**Data excerpts:**

============

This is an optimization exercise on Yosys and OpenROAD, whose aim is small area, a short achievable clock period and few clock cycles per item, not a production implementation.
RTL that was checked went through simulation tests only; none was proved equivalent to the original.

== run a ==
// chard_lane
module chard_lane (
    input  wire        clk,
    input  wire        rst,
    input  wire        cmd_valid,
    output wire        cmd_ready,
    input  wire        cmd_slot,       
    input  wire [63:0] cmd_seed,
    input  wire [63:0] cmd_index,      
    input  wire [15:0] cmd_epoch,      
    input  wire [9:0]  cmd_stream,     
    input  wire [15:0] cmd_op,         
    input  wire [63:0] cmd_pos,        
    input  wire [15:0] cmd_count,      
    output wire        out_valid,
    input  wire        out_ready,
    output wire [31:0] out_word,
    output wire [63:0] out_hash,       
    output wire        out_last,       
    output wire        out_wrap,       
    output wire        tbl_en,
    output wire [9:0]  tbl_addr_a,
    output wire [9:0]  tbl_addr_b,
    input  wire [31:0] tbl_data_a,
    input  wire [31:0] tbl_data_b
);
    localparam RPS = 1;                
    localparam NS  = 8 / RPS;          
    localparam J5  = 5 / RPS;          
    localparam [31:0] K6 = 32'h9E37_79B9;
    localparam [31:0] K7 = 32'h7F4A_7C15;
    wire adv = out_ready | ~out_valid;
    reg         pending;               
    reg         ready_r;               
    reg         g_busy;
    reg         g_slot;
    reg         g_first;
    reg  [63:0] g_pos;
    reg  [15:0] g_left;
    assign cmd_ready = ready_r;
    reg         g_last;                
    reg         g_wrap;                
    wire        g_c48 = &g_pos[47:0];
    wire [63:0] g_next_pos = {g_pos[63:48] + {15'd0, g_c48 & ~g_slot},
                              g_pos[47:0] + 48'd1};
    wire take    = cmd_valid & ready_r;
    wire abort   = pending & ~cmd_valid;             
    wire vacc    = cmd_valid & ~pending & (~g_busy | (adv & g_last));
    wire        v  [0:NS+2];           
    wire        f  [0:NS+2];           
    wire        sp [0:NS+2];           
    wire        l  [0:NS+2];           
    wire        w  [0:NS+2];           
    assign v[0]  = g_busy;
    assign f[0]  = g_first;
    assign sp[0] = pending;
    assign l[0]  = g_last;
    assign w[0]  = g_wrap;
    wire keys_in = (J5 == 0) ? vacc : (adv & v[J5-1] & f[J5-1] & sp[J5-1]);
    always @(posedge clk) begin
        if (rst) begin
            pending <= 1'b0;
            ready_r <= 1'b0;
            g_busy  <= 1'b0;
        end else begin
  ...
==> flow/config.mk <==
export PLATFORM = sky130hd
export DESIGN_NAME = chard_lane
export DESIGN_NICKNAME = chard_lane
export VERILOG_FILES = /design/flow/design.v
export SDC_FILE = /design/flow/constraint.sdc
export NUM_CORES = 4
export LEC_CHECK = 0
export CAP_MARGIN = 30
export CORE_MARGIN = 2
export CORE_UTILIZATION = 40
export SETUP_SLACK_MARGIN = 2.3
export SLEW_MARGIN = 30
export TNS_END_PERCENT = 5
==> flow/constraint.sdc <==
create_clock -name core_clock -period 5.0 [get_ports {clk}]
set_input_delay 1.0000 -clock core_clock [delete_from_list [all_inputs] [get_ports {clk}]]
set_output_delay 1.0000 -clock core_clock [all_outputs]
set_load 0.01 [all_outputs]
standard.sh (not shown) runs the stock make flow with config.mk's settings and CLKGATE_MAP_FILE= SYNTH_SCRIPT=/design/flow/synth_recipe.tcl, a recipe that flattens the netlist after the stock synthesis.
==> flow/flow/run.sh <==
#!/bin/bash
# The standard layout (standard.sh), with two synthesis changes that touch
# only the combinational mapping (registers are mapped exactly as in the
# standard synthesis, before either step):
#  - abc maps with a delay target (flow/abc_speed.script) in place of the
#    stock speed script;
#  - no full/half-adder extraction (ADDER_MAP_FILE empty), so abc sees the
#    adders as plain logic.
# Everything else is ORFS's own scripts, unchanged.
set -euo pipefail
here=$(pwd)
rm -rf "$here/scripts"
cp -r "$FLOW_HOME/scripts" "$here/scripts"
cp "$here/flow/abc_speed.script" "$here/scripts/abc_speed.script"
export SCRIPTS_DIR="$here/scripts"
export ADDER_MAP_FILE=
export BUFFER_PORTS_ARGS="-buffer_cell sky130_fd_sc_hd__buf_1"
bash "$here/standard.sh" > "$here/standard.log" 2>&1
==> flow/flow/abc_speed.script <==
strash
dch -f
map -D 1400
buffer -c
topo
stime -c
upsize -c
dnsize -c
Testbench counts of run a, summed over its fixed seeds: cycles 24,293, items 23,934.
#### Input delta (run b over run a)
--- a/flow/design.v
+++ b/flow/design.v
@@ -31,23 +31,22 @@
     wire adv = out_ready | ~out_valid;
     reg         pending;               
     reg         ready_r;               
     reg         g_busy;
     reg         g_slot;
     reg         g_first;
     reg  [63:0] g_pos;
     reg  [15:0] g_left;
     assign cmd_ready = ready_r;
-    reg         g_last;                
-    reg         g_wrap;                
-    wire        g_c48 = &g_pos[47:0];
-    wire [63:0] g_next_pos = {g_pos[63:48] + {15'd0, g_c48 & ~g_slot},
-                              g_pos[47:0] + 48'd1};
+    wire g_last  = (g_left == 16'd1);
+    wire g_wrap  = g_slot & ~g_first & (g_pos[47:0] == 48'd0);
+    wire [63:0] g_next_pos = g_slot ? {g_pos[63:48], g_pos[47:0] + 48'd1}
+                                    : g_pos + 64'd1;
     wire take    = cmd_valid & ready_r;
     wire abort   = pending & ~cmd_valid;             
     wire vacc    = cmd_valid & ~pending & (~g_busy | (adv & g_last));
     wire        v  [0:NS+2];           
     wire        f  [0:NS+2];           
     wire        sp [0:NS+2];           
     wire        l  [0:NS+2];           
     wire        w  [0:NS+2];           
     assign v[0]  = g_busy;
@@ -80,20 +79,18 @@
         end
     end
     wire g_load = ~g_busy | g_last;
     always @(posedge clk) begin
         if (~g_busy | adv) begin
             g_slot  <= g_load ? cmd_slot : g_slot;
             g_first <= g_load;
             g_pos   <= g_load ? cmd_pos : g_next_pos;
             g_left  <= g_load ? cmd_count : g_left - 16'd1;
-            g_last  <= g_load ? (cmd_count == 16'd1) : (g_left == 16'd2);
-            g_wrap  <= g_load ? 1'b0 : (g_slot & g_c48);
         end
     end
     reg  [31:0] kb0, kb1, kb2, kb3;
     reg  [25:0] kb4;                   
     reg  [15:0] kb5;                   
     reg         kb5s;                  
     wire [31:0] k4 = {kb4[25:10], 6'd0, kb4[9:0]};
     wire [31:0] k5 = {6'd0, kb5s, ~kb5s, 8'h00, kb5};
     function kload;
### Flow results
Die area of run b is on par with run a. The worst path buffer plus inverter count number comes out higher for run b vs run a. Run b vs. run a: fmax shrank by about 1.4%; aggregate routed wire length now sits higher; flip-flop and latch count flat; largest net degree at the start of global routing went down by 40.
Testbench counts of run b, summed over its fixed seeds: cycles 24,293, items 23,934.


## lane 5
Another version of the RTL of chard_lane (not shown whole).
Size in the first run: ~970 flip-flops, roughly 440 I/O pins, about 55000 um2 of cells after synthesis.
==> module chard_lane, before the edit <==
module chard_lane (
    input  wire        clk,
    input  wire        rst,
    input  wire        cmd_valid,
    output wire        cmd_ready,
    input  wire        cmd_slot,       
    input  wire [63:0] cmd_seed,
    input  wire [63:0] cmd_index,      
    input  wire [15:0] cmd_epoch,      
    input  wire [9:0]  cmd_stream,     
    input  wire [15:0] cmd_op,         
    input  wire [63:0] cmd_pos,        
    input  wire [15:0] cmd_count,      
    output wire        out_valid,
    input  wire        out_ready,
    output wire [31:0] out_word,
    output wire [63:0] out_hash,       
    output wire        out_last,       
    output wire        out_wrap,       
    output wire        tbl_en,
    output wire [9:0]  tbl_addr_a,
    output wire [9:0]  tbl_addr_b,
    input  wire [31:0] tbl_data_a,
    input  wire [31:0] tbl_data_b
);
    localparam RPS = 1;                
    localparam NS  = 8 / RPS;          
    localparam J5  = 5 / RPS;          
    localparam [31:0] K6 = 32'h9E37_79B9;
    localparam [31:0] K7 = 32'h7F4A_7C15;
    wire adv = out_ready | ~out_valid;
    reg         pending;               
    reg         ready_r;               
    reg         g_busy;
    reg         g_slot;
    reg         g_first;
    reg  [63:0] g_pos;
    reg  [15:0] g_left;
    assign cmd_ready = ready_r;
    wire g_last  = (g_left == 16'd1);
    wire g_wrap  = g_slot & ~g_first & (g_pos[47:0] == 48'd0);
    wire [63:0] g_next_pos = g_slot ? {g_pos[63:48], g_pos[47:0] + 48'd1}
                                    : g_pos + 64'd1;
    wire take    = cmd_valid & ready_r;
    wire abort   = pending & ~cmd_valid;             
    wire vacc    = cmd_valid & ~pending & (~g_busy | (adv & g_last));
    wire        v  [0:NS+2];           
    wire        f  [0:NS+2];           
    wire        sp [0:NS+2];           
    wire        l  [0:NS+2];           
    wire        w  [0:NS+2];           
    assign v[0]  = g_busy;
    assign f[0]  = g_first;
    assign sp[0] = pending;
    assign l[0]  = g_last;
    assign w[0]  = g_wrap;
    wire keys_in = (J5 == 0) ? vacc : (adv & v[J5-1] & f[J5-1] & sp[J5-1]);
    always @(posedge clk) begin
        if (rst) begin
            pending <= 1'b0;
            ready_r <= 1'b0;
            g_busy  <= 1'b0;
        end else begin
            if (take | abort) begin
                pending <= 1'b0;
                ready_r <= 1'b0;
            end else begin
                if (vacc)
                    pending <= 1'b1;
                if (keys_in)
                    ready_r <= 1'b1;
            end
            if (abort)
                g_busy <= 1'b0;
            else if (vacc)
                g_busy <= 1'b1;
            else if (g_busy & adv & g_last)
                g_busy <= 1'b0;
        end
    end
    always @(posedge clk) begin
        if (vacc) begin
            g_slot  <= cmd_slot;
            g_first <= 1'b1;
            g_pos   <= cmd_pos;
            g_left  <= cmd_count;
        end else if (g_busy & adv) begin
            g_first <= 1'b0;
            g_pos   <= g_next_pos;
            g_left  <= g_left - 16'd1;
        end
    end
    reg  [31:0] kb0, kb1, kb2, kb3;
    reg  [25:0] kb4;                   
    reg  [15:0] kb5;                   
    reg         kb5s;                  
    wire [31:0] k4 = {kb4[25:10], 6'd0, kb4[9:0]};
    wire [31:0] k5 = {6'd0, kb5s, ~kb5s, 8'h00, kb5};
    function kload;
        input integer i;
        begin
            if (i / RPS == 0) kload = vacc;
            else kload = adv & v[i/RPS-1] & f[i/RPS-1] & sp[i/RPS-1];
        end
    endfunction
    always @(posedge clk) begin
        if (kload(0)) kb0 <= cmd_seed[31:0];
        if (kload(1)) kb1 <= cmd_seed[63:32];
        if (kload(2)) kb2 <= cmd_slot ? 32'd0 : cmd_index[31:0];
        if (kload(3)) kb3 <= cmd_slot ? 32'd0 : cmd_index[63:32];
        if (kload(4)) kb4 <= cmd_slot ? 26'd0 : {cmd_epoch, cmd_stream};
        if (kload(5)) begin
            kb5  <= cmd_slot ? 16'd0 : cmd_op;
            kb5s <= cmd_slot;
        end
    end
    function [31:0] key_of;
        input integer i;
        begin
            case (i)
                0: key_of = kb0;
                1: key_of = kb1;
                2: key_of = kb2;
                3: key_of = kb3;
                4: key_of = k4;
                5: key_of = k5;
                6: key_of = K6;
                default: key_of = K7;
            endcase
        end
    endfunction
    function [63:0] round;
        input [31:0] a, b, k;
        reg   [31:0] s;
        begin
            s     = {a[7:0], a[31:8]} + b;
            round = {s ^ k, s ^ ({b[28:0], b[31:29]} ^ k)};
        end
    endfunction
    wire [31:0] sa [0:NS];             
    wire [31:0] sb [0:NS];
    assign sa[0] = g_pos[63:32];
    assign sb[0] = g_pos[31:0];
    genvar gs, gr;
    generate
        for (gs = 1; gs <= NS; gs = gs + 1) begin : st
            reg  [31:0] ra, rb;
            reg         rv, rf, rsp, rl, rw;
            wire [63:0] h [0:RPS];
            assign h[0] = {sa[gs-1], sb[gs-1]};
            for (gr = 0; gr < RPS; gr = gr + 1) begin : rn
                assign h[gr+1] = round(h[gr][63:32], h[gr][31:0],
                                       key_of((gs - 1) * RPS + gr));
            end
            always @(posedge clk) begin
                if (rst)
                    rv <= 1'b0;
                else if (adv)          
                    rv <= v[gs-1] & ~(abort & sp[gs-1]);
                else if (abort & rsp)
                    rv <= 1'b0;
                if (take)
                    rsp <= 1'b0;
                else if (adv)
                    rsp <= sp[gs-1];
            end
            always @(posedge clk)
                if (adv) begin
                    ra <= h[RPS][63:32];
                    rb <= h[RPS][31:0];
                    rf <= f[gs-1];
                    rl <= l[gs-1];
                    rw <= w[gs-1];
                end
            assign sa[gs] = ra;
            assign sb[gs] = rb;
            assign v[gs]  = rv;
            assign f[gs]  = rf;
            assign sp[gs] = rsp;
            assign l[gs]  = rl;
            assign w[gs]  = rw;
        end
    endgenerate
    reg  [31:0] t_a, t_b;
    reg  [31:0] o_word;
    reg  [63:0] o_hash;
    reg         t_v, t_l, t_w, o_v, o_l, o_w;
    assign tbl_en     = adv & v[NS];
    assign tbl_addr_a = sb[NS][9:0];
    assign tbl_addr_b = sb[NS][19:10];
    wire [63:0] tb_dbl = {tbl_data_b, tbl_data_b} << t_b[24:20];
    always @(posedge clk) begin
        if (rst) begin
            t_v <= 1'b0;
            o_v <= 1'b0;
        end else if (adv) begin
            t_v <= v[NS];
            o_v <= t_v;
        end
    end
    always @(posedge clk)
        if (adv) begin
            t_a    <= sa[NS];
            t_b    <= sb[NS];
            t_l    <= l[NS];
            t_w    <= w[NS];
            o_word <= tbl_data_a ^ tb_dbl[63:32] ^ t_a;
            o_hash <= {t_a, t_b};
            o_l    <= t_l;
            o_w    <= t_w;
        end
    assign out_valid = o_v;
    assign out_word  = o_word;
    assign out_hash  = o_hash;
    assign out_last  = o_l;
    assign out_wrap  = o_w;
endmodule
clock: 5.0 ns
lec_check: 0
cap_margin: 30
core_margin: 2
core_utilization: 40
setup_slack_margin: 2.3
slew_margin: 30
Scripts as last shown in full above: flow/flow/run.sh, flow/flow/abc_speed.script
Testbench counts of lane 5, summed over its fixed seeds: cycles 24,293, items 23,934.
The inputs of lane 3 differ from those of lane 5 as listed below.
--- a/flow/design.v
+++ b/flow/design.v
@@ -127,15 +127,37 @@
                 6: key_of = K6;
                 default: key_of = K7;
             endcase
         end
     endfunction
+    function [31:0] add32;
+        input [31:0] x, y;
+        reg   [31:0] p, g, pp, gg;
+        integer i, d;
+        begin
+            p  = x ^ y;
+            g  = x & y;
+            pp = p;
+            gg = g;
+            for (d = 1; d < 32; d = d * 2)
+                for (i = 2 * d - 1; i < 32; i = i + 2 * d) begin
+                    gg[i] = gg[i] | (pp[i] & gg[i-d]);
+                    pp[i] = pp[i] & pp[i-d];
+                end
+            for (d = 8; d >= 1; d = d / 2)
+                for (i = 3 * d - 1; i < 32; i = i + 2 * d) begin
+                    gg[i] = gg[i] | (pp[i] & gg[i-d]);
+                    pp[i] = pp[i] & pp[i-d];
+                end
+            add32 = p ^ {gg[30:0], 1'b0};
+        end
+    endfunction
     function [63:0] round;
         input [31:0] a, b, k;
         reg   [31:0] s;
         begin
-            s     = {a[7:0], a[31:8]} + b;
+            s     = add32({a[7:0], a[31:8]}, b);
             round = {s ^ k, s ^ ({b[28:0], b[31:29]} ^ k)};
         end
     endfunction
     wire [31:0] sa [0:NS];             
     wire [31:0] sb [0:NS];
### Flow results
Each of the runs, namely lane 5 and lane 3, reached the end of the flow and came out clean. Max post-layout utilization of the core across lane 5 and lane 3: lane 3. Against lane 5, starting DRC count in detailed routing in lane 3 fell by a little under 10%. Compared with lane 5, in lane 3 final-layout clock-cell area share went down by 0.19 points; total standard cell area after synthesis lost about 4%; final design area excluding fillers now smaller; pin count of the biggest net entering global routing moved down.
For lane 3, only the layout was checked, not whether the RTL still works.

============

**Problem statement:**
The line containing "for (i = 2 *" marks the start. Reproduce it and all lines after it through the end of the listing, exactly and alone.

**Solved problem:**
+                for (i = 2 * d - 1; i < 32; i = i + 2 * d) begin
+                    gg[i] = gg[i] | (pp[i] & gg[i-d]);
+                    pp[i] = pp[i] & pp[i-d];
+                end
+            for (d = 8; d >= 1; d = d / 2)
+                for (i = 3 * d - 1; i < 32; i = i + 2 * d) begin
+                    gg[i] = gg[i] | (pp[i] & gg[i-d]);
+                    pp[i] = pp[i] & pp[i-d];
+                end
+            add32 = p ^ {gg[30:0], 1'b0};
+        end
+    endfunction
     function [63:0] round;
         input [31:0] a, b, k;
         reg   [31:0] s;
         begin
-            s     = {a[7:0], a[31:8]} + b;
+            s     = add32({a[7:0], a[31:8]}, b);
             round = {s ^ k, s ^ ({b[28:0], b[31:29]} ^ k)};
         end
     endfunction
     wire [31:0] sa [0:NS];             
     wire [31:0] sb [0:NS];
### Flow results
Each of the runs, namely lane 5 and lane 3, reached the end of the flow and came out clean. Max post-layout utilization of the core across lane 5 and lane 3: lane 3. Against lane 5, starting DRC count in detailed routing in lane 3 fell by a little under 10%. Compared with lane 5, in lane 3 final-layout clock-cell area share went down by 0.19 points; total standard cell area after synthesis lost about 4%; final design area excluding fillers now smaller; pin count of the biggest net entering global routing moved down.
For lane 3, only the layout was checked, not whether the RTL still works.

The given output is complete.